The entire messaging, in terms of concept selling and understanding the domain in which you are working, is the first thing sales people have to look at.
The second thing that has changed, and sales people have to recognise, is that, when a buyer asks for a particular technology he has already done the research. About 55 per cent of buyers have already done the background research for the product or services they want.
I think these are the two primary things sales teams have to understand. They also have to adopt ‘social media’. Sales people will have to use Twitter and LinkedIn now and promote their brand, which people are doing too. But the most successful people will be ones who have recreated themselves as brands.
When you say creating oneself as a brand you mean ...
It's all Twitter identity. The physical identity is diminishing to a great extent now. I think five years from now people will even say their names along with a tag! I would be called @Arun_Dhaka rather than Arun Dhaka. I think people who have adopted that platform and created their own brand, engaging with others in a similar way, are going to be successful in the market.
How do you keep your sales force motivated?
Nobody can encourage a sales person apart from him or her doing those numbers. What you can do is intervene and interject with the right learning, development, and coaching.
Benefits and money are temporary, not a long-term solution. If somebody is successful every quarter, they are motivated. You need to intervene on where the sales person is going from a coaching perspective, and in terms of their own learning. I think today social platforms do these things much faster.
What are the new trends for sales people in the coming year?
I personally am going to roll out a social selling programme for my sales team — on how you should be selling socially rather than face-to-face. Conferences and events may not even be there five years from now. People will be on social media platforms, and there will be virtually hosted sales sessions.
Buyers would rather visit social platforms than come to events. Conferences will be about creating thought leadership, and catching-up with old colleagues — much like a platform for engagement but actual buying will happen on social platforms. I think that's where (social platforms) investment will go in another 12-18 months.
What are the qualities or traits you look for in people while hiring them in your sales team?
Cornerstone has five traits we look for in people — a candidate should be cool, innovative, a team player, honest, and transparent. So, these are four-five broad parameters based on which we hire. If you are a great sales guy but not a team player, Cornerstone is not the place to be in. In the long-term, it's the team that takes you to another lever, not the individual.
Do you think what B-schools teach in class today is still relevant in the ever- changing business environment?
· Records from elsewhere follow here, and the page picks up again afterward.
## config.mk

```make
export PLATFORM = sky130hd
export DESIGN_NAME = lcd_scanout
export DESIGN_NICKNAME = d
export VERILOG_FILES = /design/src/rtl/lcd_scanout.sv
export SDC_FILE = /design/constraint.sdc
export NUM_CORES = 1
export LEC_CHECK = 0
export CORE_MARGIN = 2
export CORE_UTILIZATION = 44
export DETAILED_ROUTE_END_ITERATION = 6
export PLACE_DENSITY = 0.72
export SLEW_MARGIN = 20
export SYNTH_ARGS = -nofsm -noshare
export SYNTH_HDL_FRONTEND = slang
export SYNTH_SLANG_ARGS = --single-unit
```

## constraint.sdc

```tcl
create_clock -name vramclk -period 4.3 [get_ports vramclk]
set_input_delay 0.43 -clock vramclk [delete_from_list [all_inputs] [get_ports vramclk]]
set_output_delay 0.43 -clock vramclk [all_outputs]
set_load 0.1 [all_outputs]
```

## src/rtl/lcd_scanout.sv

```systemverilog
// rtl/lcd_scanout.sv - DMG LCD scan-out: reads the 2-bit frame from VRAM and drives the panel timing
//
// Ports:
//   vramclk      single clock for the whole block
//   rst_n        asynchronous active-low reset
//   vramrdaddr   VRAM read address {ypos[7:0], xpos[7:0]}, held between reads
//   vramrden     VRAM read enable, one cycle per active pixel slot
//   vramrddata   VRAM read data, valid the cycle after vramrden
//   lcd_cp       pixel clock, panel samples lcd_d on its rising edge
//   lcd_d        pixel data LD1:LD0
//   lcd_st       line-start marker (slot 0 of active lines)
//   lcd_cpl      line latch (first blank slot of active lines)
//   lcd_s        vertical sync (whole of line 0)
//   lcd_fr       drive polarity, toggles at the start of every line
//   frame_start  one-cycle pulse at the start of each frame
module lcd_scanout #(
    parameter int H_ACTIVE = 160,
    parameter int H_BLANK  = 48,
    parameter int V_ACTIVE = 144,
    parameter int V_BLANK  = 10,
    parameter int CLK_DIV  = 4,
    parameter int INVERT   = 0
) (
    input  logic        vramclk,
    input  logic        rst_n,
    output logic [15:0] vramrdaddr,
    output logic        vramrden,
    input  logic [1:0]  vramrddata,
    output logic        lcd_cp,
    output logic [1:0]  lcd_d,
    output logic        lcd_st,
    output logic        lcd_cpl,
    output logic        lcd_s,
    output logic        lcd_fr,
    output logic        frame_start
);

    localparam int H_TOTAL = H_ACTIVE + H_BLANK;
    localparam int V_TOTAL = V_ACTIVE + V_BLANK;
    localparam int DW = $clog2(CLK_DIV);
    localparam int HW = $clog2(H_TOTAL);
    localparam int VW = $clog2(V_TOTAL);

    localparam logic [DW-1:0] DIV_LAST = DW'(CLK_DIV - 1);
    localparam logic [DW-1:0] DIV_SHOW = DW'(2);
    localparam logic [DW-1:0] CP_FIRST = DW'(CLK_DIV / 2 + 1);
    localparam logic [HW-1:0] H_LAST   = HW'(H_TOTAL - 1);
    localparam logic [HW-1:0] H_ACT    = HW'(H_ACTIVE);
    localparam logic [VW-1:0] V_LAST   = VW'(V_TOTAL - 1);
    localparam logic [VW-1:0] V_ACT    = VW'(V_ACTIVE);

    // run_q is clear for exactly one edge after reset so that the first edge
    // presents slot (0,0,0) instead of advancing past it.
    logic          run_q;
    logic [DW-1:0] div_q, div_d;
    logic [HW-1:0] hpos_q, hpos_d;
    logic [VW-1:0] vpos_q, vpos_d;

    logic [15:0]   addr_q, addr_d;
    logic          rden_q, rden_d;
    logic          cp_q, cp_d;
    logic [1:0]    pix_q, pix_d;
    logic          st_q, st_d;
    logic          cpl_q, cpl_d;
    logic          s_q, s_d;
    logic          fr_q, fr_d;
    logic          fs_q, fs_d;

    logic          active_d;
    logic          line_start_d;
    logic [1:0]    pix_in;

    assign pix_in = (INVERT != 0) ? ~vramrddata : vramrddata;

    always_comb begin
        div_d  = div_q;
        hpos_d = hpos_q;
        vpos_d = vpos_q;
        if (run_q) begin
            if (div_q == DIV_LAST) begin
                div_d = '0;
                if (hpos_q == H_LAST) begin
                    hpos_d = '0;
                    vpos_d = (vpos_q == V_LAST) ? '0 : vpos_q + 1'b1;
                end else begin
                    hpos_d = hpos_q + 1'b1;
                end
            end else begin
                div_d = div_q + 1'b1;
            end
        end
    end

    // Outputs are derived from the next-state counters so that, once registered,
    // they line up with the counter values held in the same cycle.
    always_comb begin
        active_d     = (hpos_d < H_ACT) && (vpos_d < V_ACT);
        line_start_d = (div_d == '0) && (hpos_d == '0);
        rden_d       = active_d && (div_d == '0);
        addr_d       = rden_d ? {8'(vpos_d), 8'(hpos_d)} : addr_q;
        cp_d         = active_d && (div_d >= CP_FIRST);
        st_d         = active_d && (hpos_d == '0);
        cpl_d        = (hpos_d == H_ACT) && (vpos_d < V_ACT);
        s_d          = (vpos_d == '0);
        fr_d         = line_start_d ? ~fr_q : fr_q;
        fs_d         = line_start_d && (vpos_d == '0);
        pix_d        = pix_q;
        // Moving into div 2 means the current cycle is div 1, when the read
        // data is valid; blank slots load 0 instead.
        if (div_d == DIV_SHOW) begin
            pix_d = active_d ? pix_in : 2'b00;
        end
    end

    always_ff @(posedge vramclk or negedge rst_n) begin
        if (!rst_n) begin
            run_q  <= 1'b0;
            div_q  <= '0;
            hpos_q <= '0;
            vpos_q <= '0;
            addr_q <= '0;
            rden_q <= 1'b0;
            cp_q   <= 1'b0;
            pix_q  <= 2'b00;
            st_q   <= 1'b0;
            cpl_q  <= 1'b0;
            s_q    <= 1'b0;
            fr_q   <= 1'b0;
            fs_q   <= 1'b0;
        end else begin
            run_q  <= 1'b1;
            div_q  <= div_d;
            hpos_q <= hpos_d;
            vpos_q <= vpos_d;
            addr_q <= addr_d;
            rden_q <= rden_d;
            cp_q   <= cp_d;
            pix_q  <= pix_d;
            st_q   <= st_d;
            cpl_q  <= cpl_d;
            s_q    <= s_d;
            fr_q   <= fr_d;
            fs_q   <= fs_d;
        end
    end

    assign vramrdaddr  = addr_q;
    assign vramrden    = rden_q;
    assign lcd_cp      = cp_q;
    assign lcd_d       = pix_q;
    assign lcd_st      = st_q;
    assign lcd_cpl     = cpl_q;
    assign lcd_s       = s_q;
    assign lcd_fr      = fr_q;
    assign frame_start = fs_q;

endmodule
```

# Word-level counts from Yosys, hierarchy flattened
# Cells that the tools add are included.
# Widths: inputs -> output; s select.
# totals
register_bits	44
# op_classes
n_reduce_logical	10
eq_ne	5
muxes	10
n_addsub	3
bitwise_logic	1
order_cmp	3
# ops
op	n
$mux 8	7
$eq 8x8->1 const B	3
$add 8x1->8 const B	2
$logic_not 8->1	2
$lt 8x8->1 const B	2
$logic_and 1x1->1	7
$mux 2	3
$eq 2x2->1 const B	2
$add 2x1->2 const B	1
$ge 2x2->1 const B	1
$logic_not 2->1	1
$not 1->1	1

# Depth between registers and ports, before layout
# Gate-level depths: netlist (run 1).
# logic_depth
ltp_word	8
depth_mapped	9
ltp_nobuf	8

# Worst setup path after synthesis (run 1)
# No wires, ideal clock.
# synth_path
path_type	reg2reg
from	register hpos_q[0]
to	register addr_q[0] (netlist: vramrdaddr[0])
path_buffers	1
path_stages_with_launch	9
setup_time_ns	0.125
required_time_ns	4.175
setup_slack_ns	1.718
arrival_ns	2.456
synth_period_minus_slack_ns	2.582
path_cell_list	dfrtp_1 ha_1 nand3_1 or4_4 or3_4 a21oi_4 o21ai_2 buf_6 mux2_4
# synth_via
elab_chain_cells	7
# synth_rtl
element	line	text
start: declaration	56	logic [HW-1:0] hpos_q, hpos_d;
start signal: assignment	133	hpos_q <= hpos_d;
$add 8x1->8 or $eq 8x8->1 (tied branches)	86, 82	
$mux 8	82	if (hpos_q == H_LAST) begin
$mux 8	80	if (div_q == DIV_LAST) begin
$mux 8	79	if (run_q) begin
$lt 8x8->1	97	active_d = (hpos_d < H_ACT) && (vpos_d < V_ACT);
$logic_and 1x1->1	97	
$logic_and 1x1->1	99	rden_d = active_d && (div_d == '0);
end signal: assignment	135	addr_q <= addr_d;
end: declaration	59	logic [15:0] addr_q, addr_d;
# Parallel ways exist; a longest one is shown, timed or not.
# A chain may end at the register's enable or synchronous reset.

# Worst setup path after layout (run 1)
# layout_path
from	register hpos_q[4]
to	register addr_q[11] (netlist: vramrdaddr[11])
# The elaborated chain is that of the path after synthesis.

==> flow_summary_export.csv, run 1 <==
group,metric,value,unit
power_and_ir_drop,combPwrFrac,50.8,%
floorplanning,rows,26,
cells_and_area,final_cell_mix,"dfrtp_1, clkdlybuf4s50_1, nand2_1",
power_and_ir_drop,p_int,0.848,mW
yosys,synth_edf_count,0,
cells_and_area,final_util,52.9,%
detailed_routing,drt-pass1-iter-count,4,
critical_path,cp_max_fo,14,
floorplanning,core,0.00507,mm2
global_routing,antenna_found_initial,0,
critical_path,crit_required,4.48,ns
cells_and_area,antenna_cells,0,
floorplanning,io_pins,29,
place,portBuffers,28,
detailed_routing,antenna_left,0,
yosys,syn_area_per_cell,10.3,um2
timing,finalSetupViolations,0,
yosys,synth.top_cells.by_area,"dfrtp_1, mux2_4, nand2_1",
power_and_ir_drop,vdd_ir_drop_max,0.458,mV
cells_and_area,fillerInstances,482,
clocking,worstSkewPairLatency,0.30,ns
timing,rsz0062_at_grt,"no",
power_and_ir_drop,switching_share,48.2,%
yosys,synthArstFlopShare,100,%
flow_run,maxCapViolations,0,
clocking,tritoncts,"done",
cells_and_area,final_nets,256,
yosys,synth_top_area_cell,"dfrtp_1",
detailed_routing,vias,1716,
critical_path,critPathMaxStageDelay,0.58,ns
cells_and_area,regArea,0.00110,mm2
clocking,post-cts-setup-buffers,0,
critical_path,arrival,3.50,ns
yosys,synthDistinctLibCells,52,
clocking,ctsResizeCount,0,
global_routing,grt_max_degree,45,
detailed_routing,vias_per_cell,5.40,
detailed_routing,wirelength,4710,um
power_and_ir_drop,p_sw,0.788,mW
power_and_ir_drop,p_seq_share,33.8,%
detailed_routing,drt_first_iter_violations,137,
yosys,syn_nets,230,
critical_path,cpMaxStageDelayCell,"nor4_1",
floorplanning,die_x,76.1,um
yosys,synth_seq_area_share,48.2,%
timing,setup_ws,0.987,ns
detailed_routing,wl_per_cell,14.8,um
yosys,ys_ff_latch,44,
outcome,outcome,"finished, final reports clean",
global_routing,grt_pass1_vias,1654,
detailed_routing,drc,0,
cells_and_area,layout-drive-gt1-share,10.5,%
floorplanning,dieHeight,76.1,um
yosys,yosys.area.top_type_share,48.2,%
yosys,synth_warnings,0,
min_path,hp-class,"primary input to async pin",
global_routing,overflow,0,
power_and_ir_drop,clkPwrFrac,15.4,%
cells_and_area,mostFrequentLayoutCell,"dfrtp_1",
critical_path,crit_path_cell_trace,"nand4bb_1 -> nor4_1 -> and4_1 -> o21bai_1 -> o21ai_2 -> buf_4 -> mux2_1",
power_and_ir_drop,cellPowerDensity,609,mW/mm2
cells_and_area,design_area,0.00268,mm2
clocking,numCtsBuffers,5,
clocking,cts.sink_count,44,
global_routing,grt_first_pass_wirelength,7950,um
place,pre_cts_slack,1.00,ns
timing,fin_tns_setup,0,ns
yosys,syn_inst,222,
timing,fin_crit_sh,77.0,%
critical_path,endpoint_kind,"flip-flop",
critical_path,criticalPathCategory,"flip-flop to flip-flop",
clocking,htreeDepth,2,
critical_path,cp-start-kind,"flip-flop",
timing,max_slew_margin,34.6,%
timing,fin_crit,3.31,ns
timing,drv_slew,0,
clocking,cts.clk_slew.worst_paths,0.08,ns
floorplanning,start_util,45.0,%
place,hpwl,3420,um
yosys,synthFlopType,"dfrtp_1",
cells_and_area,multi_input_area,0.00108,mm2
timing,fmax,0.302,GHz
clocking,hold_buffers,0,
timing,clock_skew,0.00567,ns
floorplanning,die_area,0.00579,mm2
clocking,clockRootBuffer,"clkbuf_8",
place,place_area,0.00260,mm2
power_and_ir_drop,leakage,1.17,nW
global_routing,grt_util_all_layers,17.4,%
place,gp_congestion,0.849,
timing,hold_violations,0,
timing,holdWs,0.264,ns
cells_and_area,synthToLayoutAreaGrowth,17.5,%
timing,tightestPinTransition,0.978,ns
clocking,clockBufferDepth,2,
yosys,syn_area,0.00228,mm2
final timing paths:
path | start | endpoint | slack (ns) | cells past startpoint
setup / recovery | hpos_q[4] | vramrdaddr[11] | 0.99 | 7
hold / removal | rst_n | vpos_q[7] | 0.26 | 1
setup reg to reg | hpos_q[4] | vramrdaddr[11] | 0.99 | 7
hold reg to reg | lcd_fr | lcd_fr | 0.49 | 1
max in group asynchronous | rst_n | lcd_cpl | 3.47 | 1
min in group vramclk | lcd_fr | lcd_fr | 0.49 | 1
metrics by stage:
step                      total power, mW  std cells
after floorplan                      1.22        222
after global placement               1.39        311
after global routing                 1.73        318
final                                1.64        318
after detailed placement             1.39        311
after CTS                            1.65        318
sequential cells by signal, summed over array words and instances, names as in the netlist:
register	count
frame_start	1
lcd_d	2
lcd_cpl	1
vpos_q	8
vramrden	1
div_q	2
vramrdaddr	16
run_q	1
lcd_cp	1
lcd_s	1
lcd_fr	1
hpos_q	8
lcd_st	1
kinds of logic (layout without fill, tap and decap cells):
| family | count (synthesis) | after routing | synth area share [%] |
|---|---|---|---|
| multiplexers | 15 | 15 | 8.82 |
| flip-flops | 44 | 44 | 48.2 |
| XOR/XNOR | 11 | 11 | 4.22 |
| other | 1 | 1 | 0.164 |
| AND/OR/NAND/NOR | 81 | 81 | 18.8 |
| adder cells (fa/ha/maj) | 4 | 4 | 2.19 |
| buffers and inverters | 23 | 49 | 4.44 |
| AO/OA/AOI/OAI | 43 | 43 | 13.1 |
cells in the mapped netlist (5+ instances only):
master and instances:
a21oi_1 6, and2_1 5, clkbuf_1 5, dfrtp_1 44
inv_1 11, mux2_1 5, mux2_4 9, nand2_1 19
nand3_1 10, nor2_1 14, nor3_1 8, o21ai_0 7
o21ai_1 5, xnor2_1 7
cell type report:
cell class              count  share of cell area [%]
clock buffers               5                    2.56
clock inverters             2                   0.466
inverters                  13                    1.82
multi-input cells         155                    40.3
flip-flops and latches     44                    41.0
well taps                  70                    3.26
repair buffers             29                    10.5
critical path, delay by kind of cell, from the launching register on:
kind	cells	cell delay, ns
multiplexers	1	0.34
AO/OA/AOI/OAI	2	0.73
flip-flops	1	0.51
buffers and inverters	1	0.30
AND/OR/NAND/NOR	3	1.32
power by group through the flow:
stage / clock, mW / sequential [mW] / combinational (mW)
6_report: 0.251 / 0.553 / 0.831
5_1_grt: 0.277 / 0.568 / 0.882
4_1_cts: 0.261 / 0.554 / 0.837
3_5_place_dp: 0 / 0.561 / 0.832
3_3_place_gp: 0 / 0.561 / 0.825
2_1_floorplan: 0 / 0.894 / 0.323
per-layer routing:
metal / track usage, % / wire, um / up-vias
li1: - / - / 841
met3: 3.67 / 281 / 5
met2: 26.8 / 2200 / 49
met4: 6.73 / 53 / 0
met1: 24.2 / 2180 / 821
met5: 0 / 0 / -
No activity file was read; power rests on OpenSTA's default activity.
==> inputs of run 2 (changes only) <==
--- a/config.mk
+++ b/config.mk
@@ -8,7 +8,7 @@
 export CORE_MARGIN = 2
 export CORE_UTILIZATION = 44
 export DETAILED_ROUTE_END_ITERATION = 6
-export PLACE_DENSITY = 0.72
+export PLACE_DENSITY = 0.74
 export SLEW_MARGIN = 20
 export SYNTH_ARGS = -nofsm -noshare
 export SYNTH_HDL_FRONTEND = slang
==> constraint.sdc (replaced) <==
create_clock -name vramclk -period 3 [get_ports vramclk]
set_input_delay 0.3 -clock vramclk [delete_from_list [all_inputs] [get_ports vramclk]]
set_output_delay 0.3 -clock vramclk [all_outputs]
set_load 0.1 [all_outputs]
==> flow_summary_export.csv, run 2 (synthesized netlist as in run 1, its figures left out) <==
group,metric,value,unit
timing,fmax,0.362,GHz
place,pre_cts_slack,0.270,ns
critical_path,arrival,2.95,ns
detailed_routing,wirelength,4810,um
place,hpwl,3440,um
clocking,numCtsBuffers,5,
detailed_routing,vias,1772,
cells_and_area,mostFrequentLayoutCell,"dfrtp_1",
cells_and_area,final_cell_mix,"dfrtp_1, buf_4, nand2_1",
clocking,hold_buffers,0,
power_and_ir_drop,cellPowerDensity,896,mW/mm2
critical_path,critPathLaunch,"hpos_q[0]",
timing,fin_crit_sh,92.0,%
global_routing,grt_first_pass_wirelength,8220,um
clocking,ctsResizeCount,0,
timing,setup_ws,0.239,ns
critical_path,crit_path_cell_trace,"ha_1 -> nand3_1 -> or4_4 -> or3_4 -> a21oi_4 -> o21ai_2 -> buf_12 -> mux2_1",
global_routing,antenna_found_initial,0,
cells_and_area,fillerInstances,472,
critical_path,cpMaxStageDelayCell,"or4_4",
timing,drv_slew,0,
timing,max_slew_margin,35.8,%
critical_path,reg2reg_depth,8,
critical_path,rr_endpoint,"vramrdaddr[11]",
cells_and_area,final_cells,328,
cells_and_area,antenna_cells,0,
critical_path,crit_family,"simple AND/OR/NAND/NOR gates",
global_routing,grt_max_degree,45,
global_routing,overflow,0,
place,gp_congestion,0.880,
detailed_routing,antenna_left,0,
critical_path,critPathMaxStageDelay,0.55,ns
timing,tightestPinTransition,0.961,ns
cells_and_area,largest_register_ffs,16,
cells_and_area,final_nets,265,
clocking,cts.sink_count,44,
floorplanning,io_pins,29,
clocking,htreeDepth,2,
critical_path,cp_num_buf_inv,1,
floorplanning,core,0.00507,mm2
place,portBuffers,28,
timing,rsz0062_at_grt,"no",
power_and_ir_drop,p_total,2.45,mW
clocking,worstSkewPairLatency,0.30,ns
floorplanning,start_util,45.0,%
detailed_routing,drc,0,
detailed_routing,wl_per_cell,14.7,um
detailed_routing,drt-pass1-iter-count,4,
critical_path,cp_max_fo,11,
timing,clock_skew,0.00547,ns
flow_run,maxCapViolations,0,
timing,holdWs,-0.0237,ns
timing,hold_violations,44,
clocking,clockRootBuffer,"clkbuf_8",
outcome,outcome,"finished, violations left",
place,place_area,0.00263,mm2
global_routing,grt_pass1_vias,1701,
timing,fin_crit,2.76,ns
clocking,clockBufferDepth,2,
floorplanning,dieHeight,76.1,um
critical_path,r2r_setup_slack,0.24,ns
detailed_routing,drt_first_iter_violations,153,
critical_path,cp-start-kind,"flip-flop",
cells_and_area,layout-drive-gt1-share,21.7,%
detailed_routing,maxUsedRoutingLayer,"met4",
critical_path,criticalPathCategory,"flip-flop to flip-flop",
timing,fin_tns_setup,0,ns
floorplanning,die_x,76.1,um
power_and_ir_drop,vdd_ir_drop_max,0.759,mV
critical_path,crit_required,3.18,ns
min_path,hp-class,"primary input to async pin",
cells_and_area,design_area,0.00274,mm2
cells_and_area,synthToLayoutAreaGrowth,19.9,%
critical_path,endpoint_kind,"flip-flop",
power_and_ir_drop,leakage,1.27,nW
detailed_routing,wl_met2,2260,um
critical_path,reg2reg_from,"hpos_q[0]",
global_routing,grt_util_all_layers,17.8,%
cells_and_area,final_util,54.0,%
floorplanning,rows,26,
timing,finalSetupViolations,0,
floorplanning,die_area,0.00579,mm2
detailed_routing,vias_per_cell,5.40,
clocking,post-cts-setup-buffers,0,
outcome,violations,"negative hold slack",
detailed_routing,wl_met1,2290,um
place,dpl.cell_count,320,
clocking,tritoncts,"done",
detailed_routing,wl_met3,184,um
clocking,cts.clk_slew.worst_paths,0.08,ns
run 2: changes by cell type in the layout (fill, tap and decap cells not counted):
| cell | change |
|---|---|
| buf_4 | +30 |
| clkbuf_1 | +1 |
| clkinvlp_4 | -1 |
| buf_12 | +1 |
| buf_2 | -1 |
| bufinv_16 | +1 |
| clkdlybuf4s50_1 | -21 |
run 2: cell type report:
class | count | area (um2) | share of cell area [%]
clock inverters | 2 | 35.0 | 1.28
multi-input cells | 155 | 1080 | 39.5
repair buffers | 38 | 313 | 11.4
clock buffers | 6 | 72.6 | 2.65
flip-flops and latches | 44 | 1100 | 40.2
inverters | 13 | 48.8 | 1.78
well taps | 70 | 87.6 | 3.20
run 2: power breakdown:
part	total (mW)	switching (mW)	internal [mW]
registers	0.788	0.0831	0.704
logic	1.22	0.852	0.366
clock network	0.449	0.202	0.247
run 2: metal layers:
metal	up-vias	global-route usage, %
li1	858	-
met3	8	3.55
met2	45	26.8
met4	0	6.73
met1	861	25.4
met5	-	0
run 2: how the worst max path moves through the flow:
stage | cells after the start | end | slack (ns)
detailed placement | 8 | vramrdaddr[11] | 0.27
finish | 8 | vramrdaddr[11] | 0.24
floorplan | 8 | vramrdaddr[0] | 0.42
global placement | 8 | vramrdaddr[11] | 0.34
global route | 8 | vramrdaddr[11] | 0.10
CTS | 8 | vramrdaddr[11] | 0.25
I think B-Schools should align themselves with industry. And it is happening today. There is a learning curve everybody goes through once he or she joins a firm but business schools give you the fundamentals of how you are going to perform later. People say it is not so much alignment with industry, but there is an amalgamation or marriage happening between the industry and business schools. A lot of people are now working on how to take the talent to the next level, and what is being taught in the schools is absolutely necessary for this.